⟨

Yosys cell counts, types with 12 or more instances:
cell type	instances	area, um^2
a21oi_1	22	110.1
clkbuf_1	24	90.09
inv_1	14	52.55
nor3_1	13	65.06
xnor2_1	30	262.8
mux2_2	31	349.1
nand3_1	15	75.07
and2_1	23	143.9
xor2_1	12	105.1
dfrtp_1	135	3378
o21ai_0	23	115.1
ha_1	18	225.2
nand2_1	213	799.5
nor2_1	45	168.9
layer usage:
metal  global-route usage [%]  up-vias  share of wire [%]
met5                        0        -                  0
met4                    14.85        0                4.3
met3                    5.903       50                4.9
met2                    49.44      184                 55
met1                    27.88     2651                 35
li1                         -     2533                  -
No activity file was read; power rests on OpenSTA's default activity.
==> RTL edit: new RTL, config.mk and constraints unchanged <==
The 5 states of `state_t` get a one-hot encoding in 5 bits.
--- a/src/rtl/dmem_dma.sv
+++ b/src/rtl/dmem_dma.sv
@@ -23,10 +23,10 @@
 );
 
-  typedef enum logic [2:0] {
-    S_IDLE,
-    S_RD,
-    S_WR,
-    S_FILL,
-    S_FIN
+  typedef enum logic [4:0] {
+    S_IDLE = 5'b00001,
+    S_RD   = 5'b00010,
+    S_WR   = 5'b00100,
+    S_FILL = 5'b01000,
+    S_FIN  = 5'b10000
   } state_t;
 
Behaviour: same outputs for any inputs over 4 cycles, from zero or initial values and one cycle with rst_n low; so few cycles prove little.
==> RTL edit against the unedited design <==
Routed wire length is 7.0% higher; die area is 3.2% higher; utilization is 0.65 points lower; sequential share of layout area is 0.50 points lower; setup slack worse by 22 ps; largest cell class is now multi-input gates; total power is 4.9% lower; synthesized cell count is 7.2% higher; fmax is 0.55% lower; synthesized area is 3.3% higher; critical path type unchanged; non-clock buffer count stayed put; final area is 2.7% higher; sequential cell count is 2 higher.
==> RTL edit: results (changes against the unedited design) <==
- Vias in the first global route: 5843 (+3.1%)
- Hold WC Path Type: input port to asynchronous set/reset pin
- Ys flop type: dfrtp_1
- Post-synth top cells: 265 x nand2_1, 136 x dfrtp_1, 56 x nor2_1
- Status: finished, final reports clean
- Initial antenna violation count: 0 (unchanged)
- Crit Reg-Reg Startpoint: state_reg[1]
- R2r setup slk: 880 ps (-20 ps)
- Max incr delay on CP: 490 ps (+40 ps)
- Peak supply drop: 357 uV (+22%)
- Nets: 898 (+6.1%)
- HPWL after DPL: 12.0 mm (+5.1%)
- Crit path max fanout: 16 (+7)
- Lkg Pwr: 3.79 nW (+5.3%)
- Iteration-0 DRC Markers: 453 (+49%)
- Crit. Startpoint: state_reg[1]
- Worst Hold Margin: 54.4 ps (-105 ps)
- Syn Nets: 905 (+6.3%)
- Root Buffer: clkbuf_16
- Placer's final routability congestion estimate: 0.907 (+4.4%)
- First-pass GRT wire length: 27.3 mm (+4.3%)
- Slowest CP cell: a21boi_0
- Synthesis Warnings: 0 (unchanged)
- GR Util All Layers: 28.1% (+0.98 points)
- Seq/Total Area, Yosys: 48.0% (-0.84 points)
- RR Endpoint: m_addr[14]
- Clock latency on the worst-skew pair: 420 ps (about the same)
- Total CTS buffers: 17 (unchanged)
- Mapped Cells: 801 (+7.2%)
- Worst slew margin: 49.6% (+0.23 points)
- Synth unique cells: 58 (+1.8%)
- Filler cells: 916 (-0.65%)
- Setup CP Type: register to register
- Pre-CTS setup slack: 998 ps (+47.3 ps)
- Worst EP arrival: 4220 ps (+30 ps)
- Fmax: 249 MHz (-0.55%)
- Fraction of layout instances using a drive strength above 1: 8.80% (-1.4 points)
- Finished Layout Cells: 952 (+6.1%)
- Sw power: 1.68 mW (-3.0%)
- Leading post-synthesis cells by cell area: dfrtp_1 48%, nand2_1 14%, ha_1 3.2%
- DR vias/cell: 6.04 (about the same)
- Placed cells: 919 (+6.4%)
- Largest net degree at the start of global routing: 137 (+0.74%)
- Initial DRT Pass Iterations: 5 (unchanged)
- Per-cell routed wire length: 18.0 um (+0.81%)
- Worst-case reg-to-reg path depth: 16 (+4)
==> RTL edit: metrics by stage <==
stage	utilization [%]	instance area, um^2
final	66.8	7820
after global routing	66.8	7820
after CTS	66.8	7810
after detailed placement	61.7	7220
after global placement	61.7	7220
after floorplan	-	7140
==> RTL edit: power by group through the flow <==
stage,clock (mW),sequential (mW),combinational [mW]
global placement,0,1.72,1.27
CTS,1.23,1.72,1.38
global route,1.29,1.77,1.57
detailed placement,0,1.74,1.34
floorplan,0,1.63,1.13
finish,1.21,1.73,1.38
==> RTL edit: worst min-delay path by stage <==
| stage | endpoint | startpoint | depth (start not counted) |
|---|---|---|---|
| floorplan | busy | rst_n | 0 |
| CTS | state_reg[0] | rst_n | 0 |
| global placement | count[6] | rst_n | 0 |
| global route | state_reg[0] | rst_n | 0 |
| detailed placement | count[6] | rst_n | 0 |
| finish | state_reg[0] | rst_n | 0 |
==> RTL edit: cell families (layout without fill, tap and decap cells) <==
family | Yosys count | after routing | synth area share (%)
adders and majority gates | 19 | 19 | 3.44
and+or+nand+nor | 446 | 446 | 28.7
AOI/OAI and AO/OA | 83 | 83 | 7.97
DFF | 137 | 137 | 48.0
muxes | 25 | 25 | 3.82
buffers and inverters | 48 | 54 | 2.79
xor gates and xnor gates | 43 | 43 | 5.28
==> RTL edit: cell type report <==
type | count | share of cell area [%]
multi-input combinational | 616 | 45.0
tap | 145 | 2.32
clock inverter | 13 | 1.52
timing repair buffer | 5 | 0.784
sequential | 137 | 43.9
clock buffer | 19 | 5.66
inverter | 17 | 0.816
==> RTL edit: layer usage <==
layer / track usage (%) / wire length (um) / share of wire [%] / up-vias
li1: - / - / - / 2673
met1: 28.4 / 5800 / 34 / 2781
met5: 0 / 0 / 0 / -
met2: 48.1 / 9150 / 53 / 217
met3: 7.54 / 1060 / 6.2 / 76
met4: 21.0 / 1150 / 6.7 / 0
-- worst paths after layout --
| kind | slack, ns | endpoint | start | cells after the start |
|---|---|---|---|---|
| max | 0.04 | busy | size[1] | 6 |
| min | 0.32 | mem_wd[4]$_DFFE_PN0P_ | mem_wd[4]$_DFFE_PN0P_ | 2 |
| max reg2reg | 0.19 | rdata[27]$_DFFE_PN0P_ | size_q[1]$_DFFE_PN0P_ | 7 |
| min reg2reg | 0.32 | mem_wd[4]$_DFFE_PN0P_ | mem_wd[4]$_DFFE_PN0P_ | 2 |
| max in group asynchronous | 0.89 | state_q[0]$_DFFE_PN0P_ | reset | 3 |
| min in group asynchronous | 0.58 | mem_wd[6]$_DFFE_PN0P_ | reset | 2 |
==> config.mk <==
export PLATFORM = sky130hd
export DESIGN_NAME = riscv_core_scoreboard_hazard_unit
export DESIGN_NICKNAME = d
export VERILOG_FILES = /design/src/rtl/riscv_core_scoreboard_hazard_unit.sv
export SDC_FILE = /design/constraint.sdc
export NUM_CORES = 1
export LEC_CHECK = 0
export CAP_MARGIN = 20
export CORE_UTILIZATION = 55
export CTS_BUF_LIST = sky130_fd_sc_hd__clkbuf_4
export DETAILED_ROUTE_END_ITERATION = 7
export GPL_TIMING_DRIVEN = 0
export PLACE_DENSITY = 0.89
export SKIP_LAST_GASP = 1
export SLEW_MARGIN = 30
export SYNTH_ARGS = -nofsm -noshare
export SYNTH_HDL_FRONTEND = slang
export SYNTH_SLANG_ARGS = --single-unit
export TNS_END_PERCENT = 5
==> constraint.sdc <==
create_clock -name i_hazard_unit_clk -period 9.4 [get_ports i_hazard_unit_clk]
set_input_delay 2.35 -clock i_hazard_unit_clk [delete_from_list [all_inputs] [get_ports i_hazard_unit_clk]]
set_output_delay 2.35 -clock i_hazard_unit_clk [all_outputs]
set_load 0.02 [all_outputs]
`config.mk`:
```
export PLATFORM = sky130hd
export DESIGN_NAME = seq_fsm_param_flat
export DESIGN_NICKNAME = d
export VERILOG_FILES = /design/src/rtl/seq_fsm_pkg.sv /design/src/rtl/seq_fsm_param_if.sv /design/src/rtl/seq_fsm_param_wait_timer.sv /design/src/rtl/seq_fsm_param.sv /design/src/flat_wrapper.sv
export SDC_FILE = /design/constraint.sdc
export NUM_CORES = 1
export LEC_CHECK = 0
export ABC_AREA = 1
export CORE_AREA = 2 2 39 41
export DETAILED_ROUTE_END_ITERATION = 8
export DIE_AREA = 0 0 41 43
export GPL_ROUTABILITY_DRIVEN = 0
export HOLD_SLACK_MARGIN = 0.02
export PLACE_DENSITY = 0.54
export SLEW_MARGIN = 25
export SYNTH_ARGS = -nofsm -noshare
export SYNTH_HDL_FRONTEND = slang
export SYNTH_SLANG_ARGS = --single-unit
```
`constraint.sdc`:
```
create_clock -name clk -period 1.3 [get_ports clk]
set_clock_uncertainty 0.15 [all_clocks]
set_input_delay 0.26 -clock clk [delete_from_list [all_inputs] [get_ports clk]]
set_output_delay 0.26 -clock clk [all_outputs]
set_load 0.02 [all_outputs]
```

⟩

Work task
Every line above that holds the string "length" should be copied out.

Output for this exercise
Routed wire length is 7.0% higher; die area is 3.2% higher; utilization is 0.65 points lower; sequential share of layout area is 0.50 points lower; setup slack worse by 22 ps; largest cell class is now multi-input gates; total power is 4.9% lower; synthesized cell count is 7.2% higher; fmax is 0.55% lower; synthesized area is 3.3% higher; critical path type unchanged; non-clock buffer count stayed put; final area is 2.7% higher; sequential cell count is 2 higher.
- First-pass GRT wire length: 27.3 mm (+4.3%)
- Per-cell routed wire length: 18.0 um (+0.81%)
layer / track usage (%) / wire length (um) / share of wire [%] / up-vias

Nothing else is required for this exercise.